Beefy Boxes and Bandwidth Generously Provided by pair Networks
laziness, impatience, and hubris
 
PerlMonks  

Printing large numbers with commas to show thousands groups.

by jnorden (Novice)
on Dec 27, 2019 at 01:13 UTC ( #11110642=perlmeditation: print w/replies, xml ) Need Help??

Here is yet another answer to this ancient and oft-asked question (for linux at least).

The standard advice is found in perlfaq5, on perlmonks, and elsewhere. Using Number::Format or a commify() sub works well, but isn't very convenient for modifying existing code that was written with printf. It seems unlikely that perl's printf will ever support %'d and friends (see printf(3), scroll to "Flag Characters").

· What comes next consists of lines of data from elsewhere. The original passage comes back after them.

===== src/rtl/rob_line_unpacker.sv =====
// ============================================================================
// Module   : rob_line_unpacker
// Brief    : Splits in-order ROB cache lines into WORD_W words, lowest word
//            first, and tracks a programmed per-job line count.
//            Optional stall counters: define ROB_LINE_UNPACKER_STATS_EN.
// Revision : 1.0  initial release
// ============================================================================
`default_nettype none

module rob_line_unpacker #(
    parameter int LINE_W = 512,
    parameter int WORD_W = 32,
    parameter int CNT_W  = 32
) (
    input  logic              clk,
    input  logic              resetb,
    input  logic              start,
    input  logic [CNT_W-1:0]  num_lines,
    input  logic              rob_valid,
    input  logic [LINE_W-1:0] rob_data,
    output logic              rob_ready,
    output logic              word_valid,
    output logic [WORD_W-1:0] word_data,
    output logic              word_last,
    input  logic              word_ready,
`ifdef ROB_LINE_UNPACKER_STATS_EN
    output logic [CNT_W-1:0]  stall_in_cycles,
    output logic [CNT_W-1:0]  stall_out_cycles,
`endif
    output logic              busy,
    output logic              done,
    output logic [CNT_W-1:0]  lines_consumed
);

    localparam int                 c_NWORDS   = LINE_W / WORD_W;
    localparam int                 c_IDX_W    = (c_NWORDS > 1) ? $clog2(c_NWORDS) : 1;
    localparam logic [c_IDX_W-1:0] c_LAST_IDX = c_IDX_W'(c_NWORDS - 1);
    localparam logic [c_IDX_W-1:0] c_IDX_ONE  = c_IDX_W'(1);
    localparam logic [CNT_W-1:0]   c_CNT_ONE  = CNT_W'(1);

    localparam logic [1:0] c_ST_IDLE = 2'd0;
    localparam logic [1:0] c_ST_RUN  = 2'd1;
    localparam logic [1:0] c_ST_DONE = 2'd2;

    logic [1:0]         r_state;
    logic [LINE_W-1:0]  r_buf;
    logic               r_buf_valid;
    logic [c_IDX_W-1:0] r_idx;
    logic [CNT_W-1:0]   r_num_lines;
    logic [CNT_W-1:0]   r_lines_accepted;
    logic [CNT_W-1:0]   r_lines_consumed;
    logic               r_done;

    logic w_in_run;
    logic w_start_ok;
    logic w_word_hs;
    logic w_last_hs;
    logic w_rob_ready;
    logic w_line_hs;
    logic w_word_last;

    assign w_in_run   = (r_state == c_ST_RUN);
    assign w_start_ok = start && !w_in_run;
    assign w_word_hs  = r_buf_valid && word_ready;
    assign w_last_hs  = w_word_hs && (r_idx == c_LAST_IDX);

    // A new line may land in the same edge the final word of the current one leaves.
    assign w_rob_ready = w_in_run && (r_lines_accepted < r_num_lines) &&
                         (!r_buf_valid || w_last_hs);
    assign w_line_hs   = rob_valid && w_rob_ready;

    assign w_word_last = r_buf_valid && (r_idx == c_LAST_IDX) &&
                         (r_lines_consumed == (r_num_lines - c_CNT_ONE));

    always_ff @(posedge clk) begin
        if (resetb) begin
            r_state          <= c_ST_IDLE;
            r_buf            <= '0;
            r_buf_valid      <= 1'b0;
            r_idx            <= '0;
            r_num_lines      <= '0;
            r_lines_accepted <= '0;
            r_lines_consumed <= '0;
            r_done           <= 1'b0;
        end else begin
            case (r_state)
                c_ST_RUN: begin
                    if (w_word_hs) begin
                        if (r_idx == c_LAST_IDX) begin
                            r_idx            <= '0;
                            r_buf_valid      <= 1'b0;
                            r_lines_consumed <= r_lines_consumed + c_CNT_ONE;
                        end else begin
                            r_idx <= r_idx + c_IDX_ONE;
                        end
                    end
                    if (w_line_hs) begin
                        r_buf            <= rob_data;
                        r_buf_valid      <= 1'b1;
                        r_idx            <= '0;
                        r_lines_accepted <= r_lines_accepted + c_CNT_ONE;
                    end
                    if (w_word_hs && w_word_last) begin
                        r_state <= c_ST_DONE;
                        r_done  <= 1'b1;
                    end
                end
                default: begin
                    if (start) begin
                        r_num_lines      <= num_lines;
                        r_lines_accepted <= '0;
                        r_lines_consumed <= '0;
                        r_buf_valid      <= 1'b0;
                        r_idx            <= '0;
                        if (num_lines == '0) begin
                            r_state <= c_ST_DONE;
                            r_done  <= 1'b1;
                        end else begin
                            r_state <= c_ST_RUN;
                            r_done  <= 1'b0;
                        end
                    end
                end
            endcase
        end
    end

`ifdef ROB_LINE_UNPACKER_STATS_EN
    logic [CNT_W-1:0] r_stall_in;
    logic [CNT_W-1:0] r_stall_out;

    always_ff @(posedge clk) begin
        if (resetb || w_start_ok) begin
            r_stall_in  <= '0;
            r_stall_out <= '0;
        end else begin
            if (w_in_run && !r_buf_valid && !rob_valid) begin
                r_stall_in <= r_stall_in + c_CNT_ONE;
            end
            if (r_buf_valid && !word_ready) begin
                r_stall_out <= r_stall_out + c_CNT_ONE;
            end
        end
    end

    assign stall_in_cycles  = r_stall_in;
    assign stall_out_cycles = r_stall_out;
`endif

    assign rob_ready      = w_rob_ready;
    assign word_valid     = r_buf_valid;
    assign word_data      = r_buf[int'(r_idx) * WORD_W +: WORD_W];
    assign word_last      = w_word_last;
    assign busy           = w_in_run;
    assign done           = r_done;
    assign lines_consumed = r_lines_consumed;

endmodule

`default_nettype wire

However, almost any linux system has a /usr/bin/printf command with %' support. So, the simple definition

sub cprintf {system('/usr/bin/printf', @_)}
will let you use
cprintf("There are at least %'d ways to do it!\n", 42e6)
to print: There are at least 42,000,000 ways to do it!

For this to work, your LC_NUMERIC environment variable should be set to a locale that has a "thousands separator", such as en_US.UTF-8. It seems to work quite well, at least for simple cases. To modify existing code, just change your printf's to cprintf's and add apostrophe's to the formats as needed. Less work than wrapping each argument with a subroutine call and changing each format to %s. It also helps keep things clear and readable.

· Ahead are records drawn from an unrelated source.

<file path="src/rtl/neuron_sequencer.sv">
// neuron_sequencer: buffers N x/w pairs, drives the neuron start/load/ready handshake, returns the result.
// Optional NEU_TIMEOUT_EN adds a FEED watchdog that aborts to OUT with err set and a zero result.
module neuron_sequencer #(
  parameter int N       = 4,
  parameter int DW      = 8,
  parameter int RW      = 20,
  parameter int TIMEOUT = 64
) (
  input  logic          clk,
  input  logic          rst,
  input  logic          s_valid,
  output logic          s_ready,
  input  logic [DW-1:0] s_x,
  input  logic [DW-1:0] s_w,
  output logic          neu_start,
  input  logic          neu_load,
  input  logic          neu_ready,
  input  logic [RW-1:0] neu_result,
  output logic [DW-1:0] neu_x,
  output logic [DW-1:0] neu_w,
  output logic          m_valid,
  input  logic          m_ready,
  output logic [RW-1:0] m_result,
  output logic          err
);
  localparam int CW = $clog2(N + 1);
  localparam int IW = (N > 1) ? $clog2(N) : 1;
  localparam logic [CW-1:0] NC   = CW'(N);
  localparam logic [CW-1:0] LAST = CW'(N - 1);
  typedef enum logic [1:0] {FILL, START, FEED, OUT} state_t;
  state_t          state_q;
  logic [CW-1:0]   wr_cnt_q, rd_ptr_q, rd_ptr_d;
  logic [2*DW-1:0] buf_q [N];
  logic            s_ready_q, neu_start_q, m_valid_q, err_q;
  logic [RW-1:0]   m_result_q;
  logic            s_hs, last_wr;
`ifdef NEU_TIMEOUT_EN
  localparam int WW = $clog2(TIMEOUT + 1);
  localparam logic [WW-1:0] WD_LAST = WW'(TIMEOUT - 1);
  logic [WW-1:0] wd_q;
`endif
  assign s_hs     = (state_q == FILL) && s_valid && s_ready_q;
  assign last_wr  = s_hs && (wr_cnt_q == LAST);
  // a load past the last pair is an error and must not move the pointer
  assign rd_ptr_d = (state_q == FEED && neu_load && rd_ptr_q != NC) ? rd_ptr_q + 1'b1 : rd_ptr_q;
  assign {neu_x, neu_w} = (state_q == FEED && rd_ptr_q != NC) ? buf_q[rd_ptr_q[IW-1:0]] : '0;
  assign s_ready   = s_ready_q;
  assign neu_start = neu_start_q;
  assign m_valid   = m_valid_q;
  assign m_result  = m_result_q;
  assign err       = err_q;
  always_ff @(posedge clk)
    if (s_hs) buf_q[wr_cnt_q[IW-1:0]] <= {s_x, s_w};
  always_ff @(posedge clk or negedge rst) begin
    if (!rst) begin
      state_q     <= FILL;
      wr_cnt_q    <= '0;
      rd_ptr_q    <= '0;
      s_ready_q   <= 1'b0;
      neu_start_q <= 1'b0;
      m_valid_q   <= 1'b0;
      m_result_q  <= '0;
      err_q       <= 1'b0;
`ifdef NEU_TIMEOUT_EN
      wd_q        <= '0;
`endif
    end else begin
      neu_start_q <= 1'b0;
      case (state_q)
        FILL: begin
          if (s_hs) wr_cnt_q <= wr_cnt_q + 1'b1;
          s_ready_q <= !last_wr;
          if (last_wr) begin
            state_q     <= START;
            neu_start_q <= 1'b1;
          end
        end
        START: begin
          rd_ptr_q <= '0;
          state_q  <= FEED;
`ifdef NEU_TIMEOUT_EN
          wd_q     <= '0;
`endif
        end
        FEED: begin
          rd_ptr_q <= rd_ptr_d;
          if (neu_load && rd_ptr_q == NC) err_q <= 1'b1;
          if (neu_ready) begin
            m_result_q <= neu_result;
            m_valid_q  <= 1'b1;
            state_q    <= OUT;
            if (rd_ptr_d != NC) err_q <= 1'b1;
          end
`ifdef NEU_TIMEOUT_EN
          else if (wd_q == WD_LAST) begin
            err_q      <= 1'b1;
            m_result_q <= '0;
            m_valid_q  <= 1'b1;
            state_q    <= OUT;
          end
          wd_q <= wd_q + 1'b1;
`endif
        end
        OUT: begin
          if (m_ready) begin
            m_valid_q <= 1'b0;
            wr_cnt_q  <= '0;
            s_ready_q <= 1'b1;
            state_q   <= FILL;
          end
        end
      endcase
    end
  end
endmodule

</file>
<file path="config.mk">
export PLATFORM = sky130hd
export DESIGN_NAME = neuron_sequencer
export DESIGN_NICKNAME = d
export VERILOG_FILES = /design/src/rtl/neuron_sequencer.sv
export SDC_FILE = /design/constraint.sdc
export NUM_CORES = 1
export LEC_CHECK = 0
export BUFFER_PORTS_ARGS = -buffer_cell sky130_fd_sc_hd__buf_2
export CORE_MARGIN = 4
export CORE_UTILIZATION = 49
export CTS_CLUSTER_SIZE = 30
export DETAILED_ROUTE_END_ITERATION = 6
export PLACE_DENSITY = 0.86
export SLEW_MARGIN = 20
export SYNTH_ARGS = -nofsm -noshare
export SYNTH_HDL_FRONTEND = slang
export SYNTH_SLANG_ARGS = --single-unit
</file>
<file path="constraint.sdc">
create_clock -name clk -period 1.9 [get_ports clk]
set_clock_uncertainty 0.1 [all_clocks]
set_input_delay 0.095 -clock clk [delete_from_list [all_inputs] [get_ports clk]]
set_output_delay 0.095 -clock clk [all_outputs]
set_load 0.1 [all_outputs]
</file>
After elaboration in Yosys (flattened, before gate mapping)
Memories as Yosys holds them, arrays and structs flattened.
Index checks and enable logic that the tools add are counted.
Widths: inputs -> output; s select.
{ "word_totals": {"reg_bits": 32, "latchBits": 0, "mem_bits_rw": 64, "rom_bits": 0, "in_bits": 42, "out_inout_bits": 40, "wordCells": 61, "n_memories": 1} }
{ "op_classes": {"add_sub_neg": 2, "n_mul": 0, "div": 0, "magnitude_cmp": 0, "n_eq_ne": 11, "shift": 0, "muxes": 22, "bitwise_logic": 0, "reduce_logical": 17} }
{ "mem_list": {"columns": ["memory", "depth", "width", "read_ports", "rd_clocked_by_memory_dff", "write_ports", "line", "text"], "rows": [
  ["buf_q", 4, 16, 1, 0, 1, "33", "logic [2*DW-1:0] buf_q [N];"]
]} }
{ "op_table": {"columns": ["cell", "n"], "rows": [
  ["$mux 16", 1],
  ["$pmux 3 s2", 2],
  ["$mux 1", 10],
  ["$mux 3", 3],
  ["$reduce_and 3->1", 3],
  ["$ne 2x2->1 const B", 4],
  ["$pmux 2 s4", 1],
  ["$logic_and 1x1->1", 7],
  ["$add 3x1->3 const B", 2],
  ["$mux 2", 3],
  ["$ne 3x3->1 const B", 2],
  ["$reduce_bool 2->1", 3],
  ["$eq 2x2->1 const B", 2],
  ["$pmux 1 s2", 2],
  ["$reduce_and 2->1", 2],
  ["$eq 3x2->1 const B", 1],
  ["$eq 3x3->1 const B", 1],
  ["$eq 2x1->1 const B", 1],
  ["$logic_not 2->1", 1],
  ["$logic_not 1->1", 1]
]} }

Longest topological paths before layout
Gate-level depths: netlist of the first run.
{ "logic_depth": {"depth_word": 7, "depth_mapped": 9, "depth_no_buf": 6} }

Worst setup path after synthesis of the first run
Ideal clock, no wire load.
{ "synth_timing": {"kind": "register -> output", "start": "reg rd_ptr_q[1]", "end": "out neu_w[0]", "arrival_ns": 2.312, "required_time_ns": 1.705, "path_slack_ns": -0.607, "path_stages_with_launch": 9, "n_path_buf": 4, "path_cell_list": "dfrtp_1 -> buf_2 -> buf_2 -> inv_1 -> ha_1 -> nand2_1 -> buf_1 -> clkbuf_1 -> and3_1"} }
{ "synth_via": {"elab_chain_cells": 3, "word_cells_on_any_way": 4, "classes_between": "eq/ne (1); mux (1); reduce/logical (1); memory (1)"} }
{ "synth_lines": {"columns": ["item", "line", "text"], "rows": [
  ["start: declaration", "32", "logic [CW-1:0] wr_cnt_q, rd_ptr_q, rd_ptr_d;"],
  ["start signal: assignment", "86", "rd_ptr_q <= rd_ptr_d;"],
  ["branches (longest 2 deep; another with $mem_v2 4x16)", null, null],
  ["$mux 16 *", "46", "assign {neu_x, neu_w} = (state_q == FEED && rd_ptr_q != NC) ? buf_q[rd_ptr_q[IW-1:0]] : '0;"],
  ["end: declaration", "20", "output logic [DW-1:0] neu_w,"]
]} }
Every way passes the cells marked *.

Worst setup path in the final report of the first run
{ "layout_timing": {"start": "reg rd_ptr_q[0]", "end": "out neu_x[5]"} }
{ "layout_via": {"elab_chain_cells": 3, "word_cells_on_any_way": 4, "classes_between": "eq/ne (1); mux (1); reduce/logical (1); memory (1)"} }
{ "layout_lines": {"columns": ["item", "line", "text"], "rows": [
  ["branches (longest 2 deep; another with $mem_v2 4x16)", null, null],
  ["$mux 16 *", "46", null],
  ["end: declaration", "19", "output logic [DW-1:0] neu_x,"]
]} }
Marked as above.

It's tempting to override the builtin printf, but that's not easy to do. The CORE documentation lists printf as a special keyword. (Playing with tied file-handles or other tricks might work, but doesn't seem worth it too me.)

On the other hand, if you want to auto-magically commify *all* your %d's, you could use:

sub cprintf { my($fmt)= shift; $fmt=~s/%(-?\d*)d/%'$1d/g; system('/usr/bin/printf', $fmt, @_) }
And then  cprintf("%d", 42e6) will print 42,000,000.

Of course, there are plenty of potential pitfalls to this simple approach, including:
  1. Every cprintf execs a new process. You probably don't want to call cprintf() 42,000,000 times.
  2. You can't use perl's %v format, and perl can't check for missing or extra args to cprintf like it does for printf.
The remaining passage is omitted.